----- EXTRACTED MATERIAL

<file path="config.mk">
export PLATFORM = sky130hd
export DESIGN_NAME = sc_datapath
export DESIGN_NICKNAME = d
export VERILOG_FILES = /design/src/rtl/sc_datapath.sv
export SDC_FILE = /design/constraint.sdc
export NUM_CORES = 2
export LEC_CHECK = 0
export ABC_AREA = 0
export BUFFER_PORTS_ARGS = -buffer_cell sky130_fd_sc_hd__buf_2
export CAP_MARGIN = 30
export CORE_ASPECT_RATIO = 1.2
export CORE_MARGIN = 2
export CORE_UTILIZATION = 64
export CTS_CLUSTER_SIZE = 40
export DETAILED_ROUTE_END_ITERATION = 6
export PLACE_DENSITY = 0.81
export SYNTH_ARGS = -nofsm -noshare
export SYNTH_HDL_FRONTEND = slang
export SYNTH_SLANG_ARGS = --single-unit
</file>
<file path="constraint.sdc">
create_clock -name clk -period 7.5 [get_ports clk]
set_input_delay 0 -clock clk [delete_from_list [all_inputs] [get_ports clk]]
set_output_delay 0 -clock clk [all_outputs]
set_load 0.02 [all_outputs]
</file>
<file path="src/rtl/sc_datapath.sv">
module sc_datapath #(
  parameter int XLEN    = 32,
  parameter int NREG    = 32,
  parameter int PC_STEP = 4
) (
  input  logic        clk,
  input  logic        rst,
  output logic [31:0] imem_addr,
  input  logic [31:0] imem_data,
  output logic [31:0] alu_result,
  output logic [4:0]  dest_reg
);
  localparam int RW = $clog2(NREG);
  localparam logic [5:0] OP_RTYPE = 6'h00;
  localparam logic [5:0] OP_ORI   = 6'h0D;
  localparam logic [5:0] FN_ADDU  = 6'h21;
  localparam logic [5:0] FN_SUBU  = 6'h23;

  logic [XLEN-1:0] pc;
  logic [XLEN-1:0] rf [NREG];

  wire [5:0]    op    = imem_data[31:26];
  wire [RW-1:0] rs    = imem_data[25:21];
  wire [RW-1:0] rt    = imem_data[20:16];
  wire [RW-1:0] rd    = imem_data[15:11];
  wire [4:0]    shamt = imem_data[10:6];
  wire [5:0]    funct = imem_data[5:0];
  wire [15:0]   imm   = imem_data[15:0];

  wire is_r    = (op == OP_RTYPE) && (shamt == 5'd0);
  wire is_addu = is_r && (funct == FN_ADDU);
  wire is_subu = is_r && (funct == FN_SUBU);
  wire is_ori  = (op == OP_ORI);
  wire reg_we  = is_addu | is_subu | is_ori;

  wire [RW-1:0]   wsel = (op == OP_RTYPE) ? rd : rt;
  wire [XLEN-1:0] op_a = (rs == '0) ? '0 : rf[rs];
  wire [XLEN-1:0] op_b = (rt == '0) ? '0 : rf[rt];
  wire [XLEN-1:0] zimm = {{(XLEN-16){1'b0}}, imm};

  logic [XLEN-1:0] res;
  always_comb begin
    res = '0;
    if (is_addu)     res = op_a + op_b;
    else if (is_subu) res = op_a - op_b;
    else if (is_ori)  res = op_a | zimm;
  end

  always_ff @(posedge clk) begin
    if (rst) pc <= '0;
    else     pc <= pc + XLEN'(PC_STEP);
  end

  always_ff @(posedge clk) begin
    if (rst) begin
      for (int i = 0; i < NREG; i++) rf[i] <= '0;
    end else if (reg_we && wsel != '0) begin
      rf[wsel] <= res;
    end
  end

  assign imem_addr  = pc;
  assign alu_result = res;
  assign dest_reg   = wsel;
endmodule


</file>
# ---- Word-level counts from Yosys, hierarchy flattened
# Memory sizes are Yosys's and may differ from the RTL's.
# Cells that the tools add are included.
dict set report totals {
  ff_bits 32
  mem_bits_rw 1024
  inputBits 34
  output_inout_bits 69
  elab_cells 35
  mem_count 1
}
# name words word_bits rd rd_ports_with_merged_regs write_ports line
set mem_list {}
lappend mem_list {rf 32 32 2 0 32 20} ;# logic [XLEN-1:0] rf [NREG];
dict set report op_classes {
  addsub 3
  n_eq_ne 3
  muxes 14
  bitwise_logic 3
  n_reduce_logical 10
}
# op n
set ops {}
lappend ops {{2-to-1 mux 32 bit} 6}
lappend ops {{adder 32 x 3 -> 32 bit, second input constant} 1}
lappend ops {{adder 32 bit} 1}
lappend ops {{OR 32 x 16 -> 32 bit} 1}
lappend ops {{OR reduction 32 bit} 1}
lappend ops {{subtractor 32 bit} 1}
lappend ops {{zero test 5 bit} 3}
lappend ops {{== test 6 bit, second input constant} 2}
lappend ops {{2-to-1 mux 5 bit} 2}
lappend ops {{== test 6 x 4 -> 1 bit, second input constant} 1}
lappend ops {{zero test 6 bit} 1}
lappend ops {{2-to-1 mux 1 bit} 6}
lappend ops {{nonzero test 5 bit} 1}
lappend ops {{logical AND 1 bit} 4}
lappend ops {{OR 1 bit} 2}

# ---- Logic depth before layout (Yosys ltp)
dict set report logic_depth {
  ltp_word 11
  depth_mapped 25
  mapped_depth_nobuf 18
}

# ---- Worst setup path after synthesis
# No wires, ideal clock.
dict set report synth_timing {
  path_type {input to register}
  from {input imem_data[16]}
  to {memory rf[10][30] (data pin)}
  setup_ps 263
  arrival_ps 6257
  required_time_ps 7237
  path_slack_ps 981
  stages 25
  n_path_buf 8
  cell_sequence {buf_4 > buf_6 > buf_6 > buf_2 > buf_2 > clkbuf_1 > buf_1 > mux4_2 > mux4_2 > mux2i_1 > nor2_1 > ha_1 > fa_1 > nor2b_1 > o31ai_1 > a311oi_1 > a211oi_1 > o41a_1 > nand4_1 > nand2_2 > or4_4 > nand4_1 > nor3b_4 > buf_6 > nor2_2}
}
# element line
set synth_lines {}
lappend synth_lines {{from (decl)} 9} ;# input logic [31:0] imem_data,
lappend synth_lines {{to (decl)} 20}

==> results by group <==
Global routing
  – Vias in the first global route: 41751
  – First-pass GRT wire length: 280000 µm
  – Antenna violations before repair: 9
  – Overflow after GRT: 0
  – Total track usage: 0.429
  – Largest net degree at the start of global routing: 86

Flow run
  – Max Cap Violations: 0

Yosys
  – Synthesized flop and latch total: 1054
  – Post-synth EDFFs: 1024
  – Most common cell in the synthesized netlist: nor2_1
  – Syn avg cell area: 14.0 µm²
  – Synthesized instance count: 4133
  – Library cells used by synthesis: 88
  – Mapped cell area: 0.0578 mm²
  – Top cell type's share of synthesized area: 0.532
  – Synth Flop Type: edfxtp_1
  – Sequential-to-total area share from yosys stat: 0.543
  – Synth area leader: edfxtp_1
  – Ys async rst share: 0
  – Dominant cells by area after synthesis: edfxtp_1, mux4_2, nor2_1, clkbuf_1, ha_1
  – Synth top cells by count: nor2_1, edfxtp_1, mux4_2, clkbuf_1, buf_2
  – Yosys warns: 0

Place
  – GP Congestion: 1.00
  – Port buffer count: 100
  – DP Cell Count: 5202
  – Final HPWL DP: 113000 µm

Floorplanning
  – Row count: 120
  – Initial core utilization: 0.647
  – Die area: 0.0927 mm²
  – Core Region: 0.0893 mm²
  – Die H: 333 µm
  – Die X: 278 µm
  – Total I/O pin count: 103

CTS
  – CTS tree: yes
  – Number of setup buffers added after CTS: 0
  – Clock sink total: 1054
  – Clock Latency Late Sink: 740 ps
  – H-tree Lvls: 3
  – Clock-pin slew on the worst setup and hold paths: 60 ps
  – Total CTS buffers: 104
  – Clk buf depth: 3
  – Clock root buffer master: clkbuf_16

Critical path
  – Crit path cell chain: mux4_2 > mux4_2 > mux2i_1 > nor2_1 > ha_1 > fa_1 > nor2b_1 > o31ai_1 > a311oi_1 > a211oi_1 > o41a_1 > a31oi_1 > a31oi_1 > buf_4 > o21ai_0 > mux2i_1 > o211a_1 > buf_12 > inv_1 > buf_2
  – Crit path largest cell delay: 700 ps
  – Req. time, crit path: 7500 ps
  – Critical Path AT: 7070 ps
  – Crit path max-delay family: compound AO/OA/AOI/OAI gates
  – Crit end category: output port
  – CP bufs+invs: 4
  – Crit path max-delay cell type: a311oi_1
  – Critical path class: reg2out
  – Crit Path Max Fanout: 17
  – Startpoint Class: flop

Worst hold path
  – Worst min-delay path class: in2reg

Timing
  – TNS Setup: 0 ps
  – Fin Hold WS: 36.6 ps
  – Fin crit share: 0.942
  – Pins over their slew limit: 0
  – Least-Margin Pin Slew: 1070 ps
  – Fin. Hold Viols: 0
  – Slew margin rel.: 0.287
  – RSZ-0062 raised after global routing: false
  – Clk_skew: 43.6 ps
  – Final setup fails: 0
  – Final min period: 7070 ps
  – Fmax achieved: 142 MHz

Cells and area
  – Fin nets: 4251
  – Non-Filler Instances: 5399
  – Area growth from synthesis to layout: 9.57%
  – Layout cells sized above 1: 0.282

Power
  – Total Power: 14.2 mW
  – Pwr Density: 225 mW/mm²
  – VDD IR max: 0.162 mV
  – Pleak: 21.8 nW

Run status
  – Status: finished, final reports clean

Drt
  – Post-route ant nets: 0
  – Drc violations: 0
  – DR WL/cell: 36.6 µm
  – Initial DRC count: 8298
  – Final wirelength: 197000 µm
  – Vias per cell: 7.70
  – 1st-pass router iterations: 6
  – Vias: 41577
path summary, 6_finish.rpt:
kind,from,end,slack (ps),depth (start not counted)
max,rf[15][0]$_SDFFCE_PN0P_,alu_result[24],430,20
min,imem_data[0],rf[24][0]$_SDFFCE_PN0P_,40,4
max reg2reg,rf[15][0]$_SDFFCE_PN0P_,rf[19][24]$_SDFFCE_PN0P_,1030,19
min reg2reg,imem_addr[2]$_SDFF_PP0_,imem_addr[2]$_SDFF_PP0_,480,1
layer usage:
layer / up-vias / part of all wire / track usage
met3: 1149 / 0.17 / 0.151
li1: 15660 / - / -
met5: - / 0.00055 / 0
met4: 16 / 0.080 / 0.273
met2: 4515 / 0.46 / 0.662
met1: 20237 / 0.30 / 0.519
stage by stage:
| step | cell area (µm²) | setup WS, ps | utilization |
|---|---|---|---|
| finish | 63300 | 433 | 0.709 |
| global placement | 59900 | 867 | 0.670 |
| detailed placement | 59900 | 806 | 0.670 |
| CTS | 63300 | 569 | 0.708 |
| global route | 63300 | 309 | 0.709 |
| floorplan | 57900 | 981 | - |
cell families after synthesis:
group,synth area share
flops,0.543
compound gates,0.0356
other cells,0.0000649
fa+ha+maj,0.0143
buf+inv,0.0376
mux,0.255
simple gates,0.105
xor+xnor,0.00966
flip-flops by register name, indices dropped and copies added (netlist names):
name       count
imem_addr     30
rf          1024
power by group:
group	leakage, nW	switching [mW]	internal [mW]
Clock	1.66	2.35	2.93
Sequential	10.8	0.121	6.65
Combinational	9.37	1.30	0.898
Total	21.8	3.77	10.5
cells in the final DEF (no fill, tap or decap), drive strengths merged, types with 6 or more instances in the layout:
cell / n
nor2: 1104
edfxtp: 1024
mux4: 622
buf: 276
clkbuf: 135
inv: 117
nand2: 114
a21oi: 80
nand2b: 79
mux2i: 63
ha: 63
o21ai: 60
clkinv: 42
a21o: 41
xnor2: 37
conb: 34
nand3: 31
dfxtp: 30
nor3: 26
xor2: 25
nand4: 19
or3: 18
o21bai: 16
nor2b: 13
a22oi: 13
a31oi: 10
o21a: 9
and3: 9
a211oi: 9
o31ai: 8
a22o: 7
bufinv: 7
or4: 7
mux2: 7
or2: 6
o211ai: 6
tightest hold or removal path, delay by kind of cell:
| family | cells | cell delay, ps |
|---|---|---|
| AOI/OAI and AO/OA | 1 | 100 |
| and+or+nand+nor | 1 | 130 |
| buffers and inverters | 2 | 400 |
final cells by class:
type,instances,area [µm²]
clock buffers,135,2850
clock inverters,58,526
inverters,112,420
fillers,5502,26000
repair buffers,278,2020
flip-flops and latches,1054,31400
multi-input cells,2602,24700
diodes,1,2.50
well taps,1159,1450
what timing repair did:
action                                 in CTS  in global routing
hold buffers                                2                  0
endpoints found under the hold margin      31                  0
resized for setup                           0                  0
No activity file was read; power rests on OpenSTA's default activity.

----------
----- EXTRACTED MATERIAL

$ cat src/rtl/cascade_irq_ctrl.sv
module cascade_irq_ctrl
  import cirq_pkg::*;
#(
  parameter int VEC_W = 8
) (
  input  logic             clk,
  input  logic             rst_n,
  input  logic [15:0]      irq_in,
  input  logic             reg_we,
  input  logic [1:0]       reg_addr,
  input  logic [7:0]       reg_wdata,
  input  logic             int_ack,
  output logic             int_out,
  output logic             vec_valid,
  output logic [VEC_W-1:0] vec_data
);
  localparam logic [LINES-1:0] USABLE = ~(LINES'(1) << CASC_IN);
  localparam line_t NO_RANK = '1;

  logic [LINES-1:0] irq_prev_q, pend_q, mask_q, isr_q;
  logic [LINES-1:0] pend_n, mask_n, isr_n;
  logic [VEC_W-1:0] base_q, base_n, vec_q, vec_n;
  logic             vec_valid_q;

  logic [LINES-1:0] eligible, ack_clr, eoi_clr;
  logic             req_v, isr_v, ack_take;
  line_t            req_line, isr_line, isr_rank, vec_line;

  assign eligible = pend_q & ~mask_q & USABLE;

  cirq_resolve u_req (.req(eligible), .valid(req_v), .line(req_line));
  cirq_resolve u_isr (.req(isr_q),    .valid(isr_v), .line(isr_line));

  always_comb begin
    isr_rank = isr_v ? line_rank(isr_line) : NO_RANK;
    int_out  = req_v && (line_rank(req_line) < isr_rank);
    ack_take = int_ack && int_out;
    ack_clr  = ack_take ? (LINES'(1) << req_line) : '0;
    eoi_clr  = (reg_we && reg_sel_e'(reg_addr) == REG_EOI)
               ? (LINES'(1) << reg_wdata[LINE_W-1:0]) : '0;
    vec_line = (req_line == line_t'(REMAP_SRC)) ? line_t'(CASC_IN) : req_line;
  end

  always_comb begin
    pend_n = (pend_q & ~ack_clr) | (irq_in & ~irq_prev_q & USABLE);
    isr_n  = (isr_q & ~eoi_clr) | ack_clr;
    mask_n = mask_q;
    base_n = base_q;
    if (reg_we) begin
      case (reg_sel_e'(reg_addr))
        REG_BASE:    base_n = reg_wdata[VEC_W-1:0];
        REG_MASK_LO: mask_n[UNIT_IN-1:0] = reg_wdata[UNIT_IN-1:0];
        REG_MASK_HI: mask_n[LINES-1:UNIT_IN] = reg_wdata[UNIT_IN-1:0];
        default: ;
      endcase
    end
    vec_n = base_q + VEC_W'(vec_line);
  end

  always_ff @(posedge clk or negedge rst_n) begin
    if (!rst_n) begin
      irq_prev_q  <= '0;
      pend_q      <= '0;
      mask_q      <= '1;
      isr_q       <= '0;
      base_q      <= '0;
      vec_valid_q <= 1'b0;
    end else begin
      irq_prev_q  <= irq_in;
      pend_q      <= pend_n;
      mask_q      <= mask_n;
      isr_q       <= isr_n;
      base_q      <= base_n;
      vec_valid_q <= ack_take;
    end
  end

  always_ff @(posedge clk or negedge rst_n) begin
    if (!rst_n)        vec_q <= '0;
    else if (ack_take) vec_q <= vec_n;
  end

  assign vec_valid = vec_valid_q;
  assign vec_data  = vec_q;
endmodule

----------
----- EXTRACTED MATERIAL

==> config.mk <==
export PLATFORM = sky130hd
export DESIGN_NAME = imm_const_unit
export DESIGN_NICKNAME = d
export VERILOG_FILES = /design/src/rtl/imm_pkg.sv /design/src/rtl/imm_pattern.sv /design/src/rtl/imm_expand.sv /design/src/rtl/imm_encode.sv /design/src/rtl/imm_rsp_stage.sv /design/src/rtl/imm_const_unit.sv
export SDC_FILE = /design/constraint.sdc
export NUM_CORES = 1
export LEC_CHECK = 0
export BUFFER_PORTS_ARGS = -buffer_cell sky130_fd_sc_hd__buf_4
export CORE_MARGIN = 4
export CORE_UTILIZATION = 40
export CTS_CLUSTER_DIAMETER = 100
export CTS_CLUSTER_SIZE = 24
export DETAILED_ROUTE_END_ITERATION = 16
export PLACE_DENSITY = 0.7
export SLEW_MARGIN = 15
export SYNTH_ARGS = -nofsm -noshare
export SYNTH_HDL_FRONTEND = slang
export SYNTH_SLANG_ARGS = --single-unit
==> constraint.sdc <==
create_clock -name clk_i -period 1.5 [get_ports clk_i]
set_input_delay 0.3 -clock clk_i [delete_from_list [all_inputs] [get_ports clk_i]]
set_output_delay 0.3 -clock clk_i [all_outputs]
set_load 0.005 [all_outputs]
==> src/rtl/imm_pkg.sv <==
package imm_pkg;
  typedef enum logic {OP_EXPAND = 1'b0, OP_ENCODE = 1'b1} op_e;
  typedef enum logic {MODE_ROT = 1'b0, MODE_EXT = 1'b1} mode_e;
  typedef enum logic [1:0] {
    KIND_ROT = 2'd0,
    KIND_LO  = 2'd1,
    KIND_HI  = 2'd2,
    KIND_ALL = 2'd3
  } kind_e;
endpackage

----------

# TASK STATEMENT:
In the listing above, locate the line containing "Drc violations: 0" and the line containing "min,imem_data[0],rf[24][0]$_SDFFCE_PN0P_,40,4", then transcribe both and every line between them verbatim.

# RESPONSE TO THIS TASK:
  – Drc violations: 0
  – DR WL/cell: 36.6 µm
  – Initial DRC count: 8298
  – Final wirelength: 197000 µm
  – Vias per cell: 7.70
  – 1st-pass router iterations: 6
  – Vias: 41577
path summary, 6_finish.rpt:
kind,from,end,slack (ps),depth (start not counted)
max,rf[15][0]$_SDFFCE_PN0P_,alu_result[24],430,20
min,imem_data[0],rf[24][0]$_SDFFCE_PN0P_,40,4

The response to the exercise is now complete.